Fuzzy gain scheduled adaptive sliding mode control of a vertical shaft hybrid magnetic bearing under variable rotor speeds

This paper explores the axial control and stability challenges of vertical shaft hybrid magnetic bearings (HMB) under varying rotor speeds. HMBs are considered an optimal solution, as the advantages of both active and passive magnetic bearings are blended. However, while effective radial control is provided through permanent magnets, axial stability is struggled with, especially at higher speeds. These axial instability issues are addressed by implementing an adaptive sliding mode controller (ASMC). Although promising performance is shown by ASMC at low speeds, significant high steady-state error and control force issues are encountered as speed increases.
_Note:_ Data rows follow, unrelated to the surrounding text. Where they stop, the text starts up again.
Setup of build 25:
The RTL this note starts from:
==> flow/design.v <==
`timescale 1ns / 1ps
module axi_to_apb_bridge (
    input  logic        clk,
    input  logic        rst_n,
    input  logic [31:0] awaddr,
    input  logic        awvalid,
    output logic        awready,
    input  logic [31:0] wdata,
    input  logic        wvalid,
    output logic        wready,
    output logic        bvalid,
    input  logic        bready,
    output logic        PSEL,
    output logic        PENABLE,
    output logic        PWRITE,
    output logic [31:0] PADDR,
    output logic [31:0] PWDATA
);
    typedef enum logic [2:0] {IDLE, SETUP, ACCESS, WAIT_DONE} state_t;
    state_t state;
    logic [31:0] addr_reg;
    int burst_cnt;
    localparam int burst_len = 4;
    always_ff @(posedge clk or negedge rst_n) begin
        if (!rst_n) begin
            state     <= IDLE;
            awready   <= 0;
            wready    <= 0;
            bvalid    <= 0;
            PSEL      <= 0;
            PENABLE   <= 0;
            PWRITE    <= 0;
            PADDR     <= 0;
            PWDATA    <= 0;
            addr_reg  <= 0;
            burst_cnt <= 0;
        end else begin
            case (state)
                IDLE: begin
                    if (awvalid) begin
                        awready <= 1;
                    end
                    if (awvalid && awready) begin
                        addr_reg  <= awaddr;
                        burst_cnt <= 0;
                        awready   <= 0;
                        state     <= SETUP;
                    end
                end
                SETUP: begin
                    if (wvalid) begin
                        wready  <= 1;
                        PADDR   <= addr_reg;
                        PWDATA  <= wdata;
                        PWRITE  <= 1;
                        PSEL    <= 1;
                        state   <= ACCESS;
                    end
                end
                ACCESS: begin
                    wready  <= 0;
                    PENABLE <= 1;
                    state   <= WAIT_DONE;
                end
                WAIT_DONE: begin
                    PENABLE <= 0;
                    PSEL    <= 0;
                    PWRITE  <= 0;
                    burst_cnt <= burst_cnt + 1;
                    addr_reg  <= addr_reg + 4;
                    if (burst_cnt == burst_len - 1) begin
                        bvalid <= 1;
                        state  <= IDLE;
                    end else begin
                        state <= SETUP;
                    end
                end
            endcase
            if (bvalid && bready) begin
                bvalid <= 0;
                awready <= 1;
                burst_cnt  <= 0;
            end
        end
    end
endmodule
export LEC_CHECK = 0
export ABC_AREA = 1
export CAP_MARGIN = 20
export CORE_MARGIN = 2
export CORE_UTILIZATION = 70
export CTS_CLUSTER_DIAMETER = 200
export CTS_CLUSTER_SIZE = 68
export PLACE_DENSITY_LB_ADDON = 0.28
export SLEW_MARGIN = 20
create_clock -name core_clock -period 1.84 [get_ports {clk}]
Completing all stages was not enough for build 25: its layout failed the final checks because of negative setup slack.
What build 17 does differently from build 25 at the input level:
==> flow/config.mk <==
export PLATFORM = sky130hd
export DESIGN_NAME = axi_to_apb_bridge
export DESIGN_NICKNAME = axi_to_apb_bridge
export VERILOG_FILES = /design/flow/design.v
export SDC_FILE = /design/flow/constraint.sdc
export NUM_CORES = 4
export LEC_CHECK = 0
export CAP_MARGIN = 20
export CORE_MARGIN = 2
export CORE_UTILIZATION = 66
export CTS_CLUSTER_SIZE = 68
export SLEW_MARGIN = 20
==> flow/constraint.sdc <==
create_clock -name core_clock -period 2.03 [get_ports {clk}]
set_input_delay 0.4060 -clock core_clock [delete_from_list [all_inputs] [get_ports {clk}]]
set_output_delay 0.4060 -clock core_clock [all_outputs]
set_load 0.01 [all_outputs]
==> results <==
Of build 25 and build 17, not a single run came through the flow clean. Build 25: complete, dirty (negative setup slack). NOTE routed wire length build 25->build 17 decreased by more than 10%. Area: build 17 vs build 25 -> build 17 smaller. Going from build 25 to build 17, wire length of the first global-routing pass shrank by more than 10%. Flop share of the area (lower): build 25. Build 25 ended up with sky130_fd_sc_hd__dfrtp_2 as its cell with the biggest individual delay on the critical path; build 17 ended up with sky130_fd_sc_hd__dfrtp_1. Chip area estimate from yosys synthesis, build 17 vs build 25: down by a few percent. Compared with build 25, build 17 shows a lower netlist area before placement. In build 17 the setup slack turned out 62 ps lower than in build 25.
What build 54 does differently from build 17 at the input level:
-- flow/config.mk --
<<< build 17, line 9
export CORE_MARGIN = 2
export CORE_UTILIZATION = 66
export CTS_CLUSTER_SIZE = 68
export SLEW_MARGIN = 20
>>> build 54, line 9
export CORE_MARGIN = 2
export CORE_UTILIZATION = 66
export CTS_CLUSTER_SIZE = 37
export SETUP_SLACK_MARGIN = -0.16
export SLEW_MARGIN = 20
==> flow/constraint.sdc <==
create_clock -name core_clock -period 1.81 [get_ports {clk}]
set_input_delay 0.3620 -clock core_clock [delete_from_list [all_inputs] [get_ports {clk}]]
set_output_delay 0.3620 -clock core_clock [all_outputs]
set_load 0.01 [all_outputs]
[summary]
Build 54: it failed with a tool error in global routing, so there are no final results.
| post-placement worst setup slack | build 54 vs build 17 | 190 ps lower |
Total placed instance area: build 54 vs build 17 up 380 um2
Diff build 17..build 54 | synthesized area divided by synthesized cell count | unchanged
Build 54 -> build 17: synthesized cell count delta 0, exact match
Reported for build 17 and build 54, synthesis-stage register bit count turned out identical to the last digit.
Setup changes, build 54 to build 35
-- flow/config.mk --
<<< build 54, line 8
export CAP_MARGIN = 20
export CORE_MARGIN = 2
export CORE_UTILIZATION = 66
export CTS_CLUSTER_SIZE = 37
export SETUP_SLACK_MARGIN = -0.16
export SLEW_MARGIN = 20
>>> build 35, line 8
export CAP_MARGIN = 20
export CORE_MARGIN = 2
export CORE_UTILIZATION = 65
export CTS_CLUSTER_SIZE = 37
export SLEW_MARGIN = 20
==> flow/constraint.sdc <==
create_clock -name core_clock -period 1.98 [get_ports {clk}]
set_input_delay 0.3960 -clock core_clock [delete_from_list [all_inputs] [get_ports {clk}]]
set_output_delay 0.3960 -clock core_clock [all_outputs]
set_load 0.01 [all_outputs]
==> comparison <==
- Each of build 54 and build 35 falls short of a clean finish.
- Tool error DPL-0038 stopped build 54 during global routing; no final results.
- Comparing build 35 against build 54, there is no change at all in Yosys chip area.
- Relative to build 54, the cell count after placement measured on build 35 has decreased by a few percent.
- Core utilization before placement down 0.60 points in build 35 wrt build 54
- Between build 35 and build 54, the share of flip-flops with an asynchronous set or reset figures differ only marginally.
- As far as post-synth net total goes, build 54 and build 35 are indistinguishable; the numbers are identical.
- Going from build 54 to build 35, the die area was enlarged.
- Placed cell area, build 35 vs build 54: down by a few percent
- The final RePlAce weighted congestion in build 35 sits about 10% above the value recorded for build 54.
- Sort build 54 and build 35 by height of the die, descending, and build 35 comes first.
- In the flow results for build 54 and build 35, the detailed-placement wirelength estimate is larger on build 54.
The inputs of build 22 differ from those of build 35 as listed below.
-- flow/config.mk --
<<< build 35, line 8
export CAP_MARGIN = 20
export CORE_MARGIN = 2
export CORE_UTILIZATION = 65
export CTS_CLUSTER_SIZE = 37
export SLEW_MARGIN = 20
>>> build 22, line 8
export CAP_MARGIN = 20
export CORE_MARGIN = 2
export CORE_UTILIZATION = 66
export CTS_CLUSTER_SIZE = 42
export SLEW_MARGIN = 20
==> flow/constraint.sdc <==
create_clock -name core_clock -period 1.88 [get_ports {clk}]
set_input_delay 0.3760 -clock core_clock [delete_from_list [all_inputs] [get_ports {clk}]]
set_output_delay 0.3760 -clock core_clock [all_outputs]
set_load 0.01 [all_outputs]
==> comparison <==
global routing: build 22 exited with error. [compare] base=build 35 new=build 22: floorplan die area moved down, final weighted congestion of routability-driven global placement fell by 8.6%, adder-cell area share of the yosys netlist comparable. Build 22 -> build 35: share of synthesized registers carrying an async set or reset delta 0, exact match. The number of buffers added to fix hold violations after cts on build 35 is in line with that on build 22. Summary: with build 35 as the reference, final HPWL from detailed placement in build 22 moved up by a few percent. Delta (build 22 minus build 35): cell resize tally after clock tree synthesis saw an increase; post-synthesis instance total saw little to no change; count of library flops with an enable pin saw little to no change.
Design Conv, start of the top module:
module Conv(
  clk,
  rst_n,
  image_valid,
  filter_valid,
  in_data,
  out_valid,
  out_data
);
Size: roughly 4200 cells after synthesis, ~640 flip-flops, ~17 I/O pins, about 37000 um2 of cells after synthesis.
==> flow/config.mk <==
export PLATFORM = sky130hd
export DESIGN_NAME = Conv
export DESIGN_NICKNAME = Conv
export VERILOG_FILES = /design/flow/design.v
export SDC_FILE = /design/flow/constraint.sdc
export NUM_CORES = 4
export LEC_CHECK = 0
export ABC_AREA = 1
export CAP_MARGIN = 5
export CORE_MARGIN = 2
export CORE_UTILIZATION = 40
export CTS_CLUSTER_SIZE = 77
export SLEW_MARGIN = 20
==> flow/constraint.sdc <==
create_clock -name core_clock -period 6.0 [get_ports {clk}]
set_input_delay 1.2000 -clock core_clock [delete_from_list [all_inputs] [get_ports {clk}]]
set_output_delay 1.2000 -clock core_clock [all_outputs]
set_load 0.01 [all_outputs]
run.sh (not shown) runs the stock make flow with config.mk's settings and CLKGATE_MAP_FILE=.
The first run completed with no timing, DRC or antenna violations.
Then changed:
--- a/flow/config.mk
+++ b/flow/config.mk
@@ -8,2 +8 @@
-export ABC_AREA = 1
-export CAP_MARGIN = 5
+export CAP_MARGIN = 20
@@ -12 +11 @@
-export CTS_CLUSTER_SIZE = 77
+export SETUP_SLACK_MARGIN = 0.12
==> flow/constraint.sdc (replaced) <==
create_clock -name core_clock -period 5.63 [get_ports {clk}]
set_input_delay 1.1260 -clock core_clock [delete_from_list [all_inputs] [get_ports {clk}]]
set_output_delay 1.1260 -clock core_clock [all_outputs]
set_load 0.01 [all_outputs]
After rerunning:
- The changed run completed with no timing, DRC or antenna violations
- design area grows by 1.6%
- utilization grows by 0.56 points
- worst setup slack got worse by 0.32 ns
- global-route usage grows by 8.1 points
- power grows by 7.7%
- critical path depth shrinks by 4
- synthesized cell count shrinks by 27%
- area after synthesis grows by about 0.5%
- maximum frequency grows by about 0.9%
Then changed:
--- a/flow/config.mk
+++ b/flow/config.mk
@@ -10,2 +10,4 @@
-export CORE_UTILIZATION = 40
-export SETUP_SLACK_MARGIN = 0.12
+export CORE_UTILIZATION = 66
+export CTS_CLUSTER_DIAMETER = 356
+export CTS_CLUSTER_SIZE = 25
+export SETUP_SLACK_MARGIN = -0.4
==> flow/constraint.sdc (replaced) <==
create_clock -name core_clock -period 3.99 [get_ports {clk}]
set_input_delay 0.7980 -clock core_clock [delete_from_list [all_inputs] [get_ports {clk}]]
set_output_delay 0.7980 -clock core_clock [all_outputs]
set_load 0.01 [all_outputs]
Outcome:
- The new run aborted during 5_1_grt on ODB-0269
- die area went down by about 40%
- area after synthesis does not change
- synthesized cell count does not change

== job 101 ==
Conv again, from the RTL that the note above started with.
clock: 5.17 ns
lec_check: 0
abc_area: 1
cap_margin: 20
core_margin: 2
core_utilization: 62
slew_margin: 20
STATUS run=job 101 STAGES=ALL_DONE FINAL_CHECKS=FAILED CAUSE=setup timing
--- input diff job 101..job 102 ---
- an added GPL_TIMING_DRIVEN of 0
- an added CTS_CLUSTER_DIAMETER of 374
- an added MAX_ROUTING_LAYER of met5
- an added PLACE_DENSITY_LB_ADDON of 0.02
- a change of CORE_UTILIZATION from 62 to 35
- an added CTS_CLUSTER_SIZE of 16
- an added TNS_END_PERCENT of 65
- an added GPL_ROUTABILITY_DRIVEN of 0
- an added SETUP_SLACK_MARGIN of 1.2
- a change of the clock period (ns, I/O delays scaled along) from 5.17 to 8.77
### Flow results
Having completed the whole flow, job 102 delivered a layout that passed the timing, design-rule and antenna checks.
Job 102 ends up with higher proportion of cell area occupied by registers than job 101 does.
Against job 101, job 102 reports a setup slack at placement that is higher.
Job 102 vs job 101, worst-path cell with the longest stage delay: fa_1 vs fa_2
Post-route clock period utilization, job 102 and job 101: smaller value in job 102
Looking at worst hold slack across all endpoints, job 102 sits above job 101.

Setup of the previous run:
Starting RTL as in the previous note.
## Conv
module Conv(
  clk,
  rst_n,
  image_valid,
  filter_valid,
  in_data,
  out_valid,
  out_data
);
Settings: LEC_CHECK=0, CAP_MARGIN=20, CORE_MARGIN=2, CORE_UTILIZATION=60, SETUP_SLACK_MARGIN=0.8, SLEW_MARGIN=20; clock period 3.13 ns.
The previous run did not finish: a tool error stopped it during global routing (5_1_grt).
diff inputs: the previous run => the current run
- an added CTS_CLUSTER_SIZE of 30
- a change of SETUP_SLACK_MARGIN from 0.8 to 1.07
- a change of CORE_UTILIZATION from 60 to 56
- a change of the clock period (ns, I/O delays scaled along) from 3.13 to 4.07
==> comparison <==
The current run finished all stages; layout check result: FAIL, due to negative setup slack.
Diff the previous run -> the current run: cell count after placement saw a decrease; area share of and/or/nand/nor cells after synthesis ~0 delta.
Number of buffers inserted by post-CTS setup repair: the previous run and the current run compared, lower one is the current run
From the previous run to the current run the numbers moved as follows: post-synthesis area per instance shows no meaningful change; cell area after placement fell 6.0%; quantity of gates resized following cts went down by 337; floorplan die width now sits higher; HPWL reported at the end of detailed placement dropped about 7%.
Initial core utilization: the current run vs the previous run down 4.6 points
Power figures rest on the tool's default switching activity, not on a simulated workload.
## build 48
// alu
module alu(input read,write,dig1,dig2,dig3,dig4,rst,clk,rev,exec,sign, output o1,o2,o3,o4, output [0:6] bcd);
localparam RESET=4'd0;
localparam IDLE=4'd1;
localparam ADDRESS=4'd2;
localparam DISPLAY=4'd3;
localparam WRITE=4'd4;
localparam EXECUTE=4'd5;
localparam DEBOUNCER_CONSTANT=32'b0111_1111_1111_1111_1111_1111_1111_1111;
localparam DEBOUNCER_CLOCK=10;
localparam OPERATOR=4'd1;
localparam OPERAND1=4'd2;
localparam OPERAND2=4'd3;
localparam ADD=4'd0;
localparam SUB=4'd1;
localparam MUL=4'd2;
localparam DIV=4'd3;
reg [3:0] state, location_state;  
reg [3:0] location_state_q;
reg [3:0] di1,di2,di3,di4,di5,add1,add2,add4;  
reg [3:0] di1_q,di2_q,di3_q,di4_q,di5_q,add1_q,add2_q,add4_q;
reg [6:0] b1,b2,b3,b4;  
reg [6:0] b1_q,b2_q,b3_q,b4_q;
reg [63:0] main_count; 
reg [63:0] main_count_q;
reg [31:0] debouncer4,debouncer3,debouncer2,debouncer1;  
reg [31:0] debouncer4_q,debouncer3_q,debouncer2_q,debouncer1_q;
reg [7:0] value, address;  
reg [7:0] value_q, address_q;
reg [31:0] temp_register;  
reg [31:0] temp_register_q;
reg mem_we;  
reg [31:0] mem_wdata;  
reg [31:0] memory[0:31];  
reg [7:0] temp_value,temp_display1,temp_display2;  
reg idle,address_read,mul_en;  
reg address_read_q,mul_en_q;
reg sign_1, sign_2; 
reg sign_1_q, sign_2_q;
wire temp_c_sub,temp_c_add;  
wire [7:0] add_output,sub_output;  
wire [15:0] mul_output, div_output;
function [6:0] bcd_number;  
	input reg [3:0] d;
	case (d)
		4'd0:bcd_number=7'b0000001;
		4'd1:bcd_number=7'b1001111;
		4'd2:bcd_number=7'b0010010;
  ...
Size: roughly 990 flip-flops, roughly 50000 um2 of cells after synthesis.
make LEC_CHECK=0 CAP_MARGIN=20 CORE_MARGIN=2 CORE_UTILIZATION=40 CTS_CLUSTER_DIAMETER=149 GPL_ROUTABILITY_DRIVEN=0 GPL_TIMING_DRIVEN=1 HOLD_SLACK_MARGIN=0.01 SLEW_MARGIN=20 finish   # period 10.0 ns
run.sh (not shown) runs the stock make flow with config.mk's settings and CLKGATE_MAP_FILE=.
Build 48: no failed stages, no open violations at the end
--- flow/run.sh ---
#!/bin/bash
# the make line also repeats each setting of config.mk as NAME=value (left out here)
make -C /OpenROAD-flow-scripts/flow DESIGN_CONFIG=/design/flow/config.mk WORK_HOME=/design/flow/orfs CLKGATE_MAP_FILE= finish
--- flow/constraint.sdc ---
create_clock -name core_clock -period 5.94 [get_ports {clk}]
set_input_delay 1.1880 -clock core_clock [delete_from_list [all_inputs] [get_ports {clk}]]
set_output_delay 1.1880 -clock core_clock [all_outputs]
set_load 0.01 [all_outputs]
--- flow/config.mk ---
export PLATFORM = sky130hd
export DESIGN_NAME = conv
export DESIGN_NICKNAME = conv
export VERILOG_FILES = /design/flow/design.v
export SDC_FILE = /design/flow/constraint.sdc
export NUM_CORES = 4
export LEC_CHECK = 0
export ABC_AREA = 0
export CAP_MARGIN = 40
export CORE_ASPECT_RATIO = 1.22
export CORE_MARGIN = 10
export CORE_UTILIZATION = 35
export CTS_CLUSTER_DIAMETER = 252
export CTS_CLUSTER_SIZE = 42
export GPL_ROUTABILITY_DRIVEN = 0
export GPL_TIMING_DRIVEN = 0
export HOLD_SLACK_MARGIN = -0.04
export SLEW_MARGIN = 40
export TNS_END_PERCENT = 15
Setup of v35:
Design top, start of the top module:
module top(
    input clk, rst,
    input [3:0] key_in,
    output [6:0] seg,
    output [7:0] sel,
    output reg [2:0] led, sel_led,
    output buz
);
Size in the first run: about 1300 cells after synthesis, roughly 160 flip-flops, ~28 I/O pins, roughly 9600 um2 of cells after synthesis.
clock: 9.7 ns
lec_check: 0
abc_area: 1
cap_margin: 0
cell_pad_in_sites_global_placement: 1
core_margin: 5
core_utilization: 52
cts_cluster_diameter: 178
cts_cluster_size: 100
hold_slack_margin: 0.14
max_routing_layer: met5
min_routing_layer: met1
place_density_lb_addon: 0.24
setup_slack_margin: 1.27
slew_margin: 20
tns_end_percent: 30
run.sh (not shown) runs the stock make flow with config.mk's settings and CLKGATE_MAP_FILE=.
The inputs of v40 differ from those of v35 as listed below.
# v35
export LEC_CHECK = 0
export ABC_AREA = 1
export CAP_MARGIN = 0
export CELL_PAD_IN_SITES_GLOBAL_PLACEMENT = 1
export CORE_MARGIN = 5
export CORE_UTILIZATION = 52
export CTS_CLUSTER_DIAMETER = 178
export CTS_CLUSTER_SIZE = 100
export HOLD_SLACK_MARGIN = 0.14
export MAX_ROUTING_LAYER = met5
export MIN_ROUTING_LAYER = met1
export PLACE_DENSITY_LB_ADDON = 0.24
export SETUP_SLACK_MARGIN = 1.27
export SLEW_MARGIN = 20
export TNS_END_PERCENT = 30
create_clock -name core_clock -period 9.7 [get_ports {clk}]
# v40
export LEC_CHECK = 0
export CAP_MARGIN = 0
export CELL_PAD_IN_SITES_GLOBAL_PLACEMENT = 1
export CORE_MARGIN = 2
export CORE_UTILIZATION = 65
export CTS_CLUSTER_SIZE = 17
export HOLD_SLACK_MARGIN = 0.3
export MAX_ROUTING_LAYER = met5
export MIN_ROUTING_LAYER = met1
export SLEW_MARGIN = 20
create_clock -name core_clock -period 5.68 [get_ports {clk}]
### Flow results
- The share of total power in combinational logic was comparable across v40 and v35.
- Taking v35 as the reference point, the fraction of standard cell area that is sequential of v40 falls by 1.7 points.
- v40 vs v35 — hold slack dropped 0.027 ns.
> inputs changed (v40 -> v41)
# v40
export LEC_CHECK = 0
export CAP_MARGIN = 0
export CELL_PAD_IN_SITES_GLOBAL_PLACEMENT = 1
export CORE_MARGIN = 2
export CORE_UTILIZATION = 65
export CTS_CLUSTER_SIZE = 17
export HOLD_SLACK_MARGIN = 0.3
export MAX_ROUTING_LAYER = met5
export MIN_ROUTING_LAYER = met1
export SLEW_MARGIN = 20
create_clock -name core_clock -period 5.68 [get_ports {clk}]
# v41
export LEC_CHECK = 0
export CAP_MARGIN = 20
export CORE_MARGIN = 2
export CORE_UTILIZATION = 56
export SLEW_MARGIN = 20
create_clock -name core_clock -period 8.76 [get_ports {clk}]
==> results <==
- Wire length on met3 ended up about 40% lower on v41 than on v40.
- When the final numbers for v41 and v40 were put side by side, the global-route usage turned out to be greater in v40.
- Compare v41 and v40 | number of resized instances in the post-cts repair step higher: v40
- Looking at switching power of the nets across both flows, v41 is the stronger of the two, with v40 trailing.
- v40 has lower biggest fanout along the worst timing path than v41.
- From v40 to v41 the numbers moved as follows: clock latency of the later-clocked register in the worst-skew pair about even, setup slack rose 1.18 ns.
- v41 reached the end of the flow, and the finished layout is clean on the timing, design-rule and antenna checks.
==> flow/design.v (excerpt) <==
module BallCompetition(
    input	wire clk,					 
    input   wire rstn,					 
    input	wire	[3:0]  sw_in,  	 
    input   wire  [2:0]  key_in,		 
    output	wire	[1:0]  reg_ab,  	 
    output  wire  [7:0]  led_time,	 
    output  [8:0]  seg_led_1,			 
	 output  [8:0]  seg_led_2			 
);
For scale: roughly 1300 cells after synthesis, roughly 160 flip-flops, roughly 37 I/O pins, roughly 0.011 mm² of cells after synthesis.
Settings: LEC_CHECK=0, CAP_MARGIN=20, CORE_ASPECT_RATIO=1.77, CORE_MARGIN=2, CORE_UTILIZATION=69, CTS_CLUSTER_DIAMETER=280, CTS_CLUSTER_SIZE=100, GPL_ROUTABILITY_DRIVEN=0, PLACE_DENSITY_LB_ADDON=0.29, SLEW_MARGIN=20, TNS_END_PERCENT=30; clock period 10.0 ns.
run.sh (not shown) runs the stock make flow with config.mk's settings and CLKGATE_MAP_FILE=.
Then changed:
ABC_AREA = 1   (was not set)
CORE_ASPECT_RATIO = not set   (was 1.77)
CORE_UTILIZATION = 44   (was 69)
PLACE_DENSITY_LB_ADDON = 0.3   (was 0.29)
After rerunning: The new run ran to the end with no violations; final area goes up by 3.7%; core utilization goes down by 27 points; clock-buffer cell count goes down by 5.
Then changed:
ABC_AREA = not set   (was 1)
CORE_ASPECT_RATIO = 1.37   (was not set)
CORE_UTILIZATION = 40   (was 44)
CTS_CLUSTER_DIAMETER = not set   (was 280)
CTS_CLUSTER_SIZE = not set   (was 100)
HOLD_SLACK_MARGIN = 0.11   (was not set)
PLACE_DENSITY_LB_ADDON = not set   (was 0.3)
TNS_END_PERCENT = not set   (was 30)
=> Clock-buffer cell count goes up by 4; register-to-register slack is worse by 1.0 ns; critical path depth goes down by 19; cell area goes down slightly; power goes down by roughly a tenth; sequential cell count is unchanged; non-clock buffer count goes up by 5.

---

BallCompetition again, from the RTL that the note above started with.
Settings: LEC_CHECK=0, ABC_AREA=1, CAP_MARGIN=5, CORE_MARGIN=2, CORE_UTILIZATION=72, CTS_CLUSTER_DIAMETER=198, CTS_CLUSTER_SIZE=72, PLACE_DENSITY_LB_ADDON=0.28, SETUP_SLACK_MARGIN=1.38, SLEW_MARGIN=40; clock period 4.64 ns.
The first run ended with an error in global routing (GRT-0232).
Change:
- CAP_MARGIN: 5 -> 40
- CTS_CLUSTER_DIAMETER: 198 -> 400
- CTS_CLUSTER_SIZE: 72 -> not set
- PLACE_DENSITY: not set -> 0.4
- PLACE_DENSITY_LB_ADDON: 0.28 -> not set
- SETUP_SLACK_MARGIN: 1.38 -> not set
- SLEW_MARGIN: 40 -> 20
- clock period: 4.64 -> 4.42 ns (I/O delays scaled with it)
After rerunning:
- This time the run produced a layout that fails on negative setup slack
- die area stays the same
- area after synthesis does not change
- synthesized cell count does not change

---

== run A ==
Starting RTL as in the previous note.
Settings: LEC_CHECK=0, ABC_AREA=1, CAP_MARGIN=20, CORE_ASPECT_RATIO=0.94, CORE_MARGIN=2, CORE_UTILIZATION=72, CTS_CLUSTER_DIAMETER=203, CTS_CLUSTER_SIZE=75, MAX_ROUTING_LAYER=met5, PLACE_DENSITY=0.37, SETUP_SLACK_MARGIN=-0.15, SLEW_MARGIN=20, TNS_END_PERCENT=75; clock period 4.37 ns.
Run A ran in full, but the layout does not pass; the checks complain about negative setup slack.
To overcome this, a fuzzy logic-based gain scheduler is incorporated into the ASMC. Parameters are optimally selected by this gain scheduler across different speed ranges, enhancing the performance of the standard ASMC. This results in a more robust and efficient control mechanism for the HMB. Given the significant nonlinearity and parameter uncertainties in the proposed HMB system, it is crucial for the controller’s robustness to be evaluated. This involves variations in electromagnet stiffness, permanent magnet stiffness, and the resistance and inductance of the electromagnet coil being analyzed. Excellent performance and robustness are demonstrated by the proposed fuzzy-based ASMC, maintaining low steady-state error and reduced control force requirements.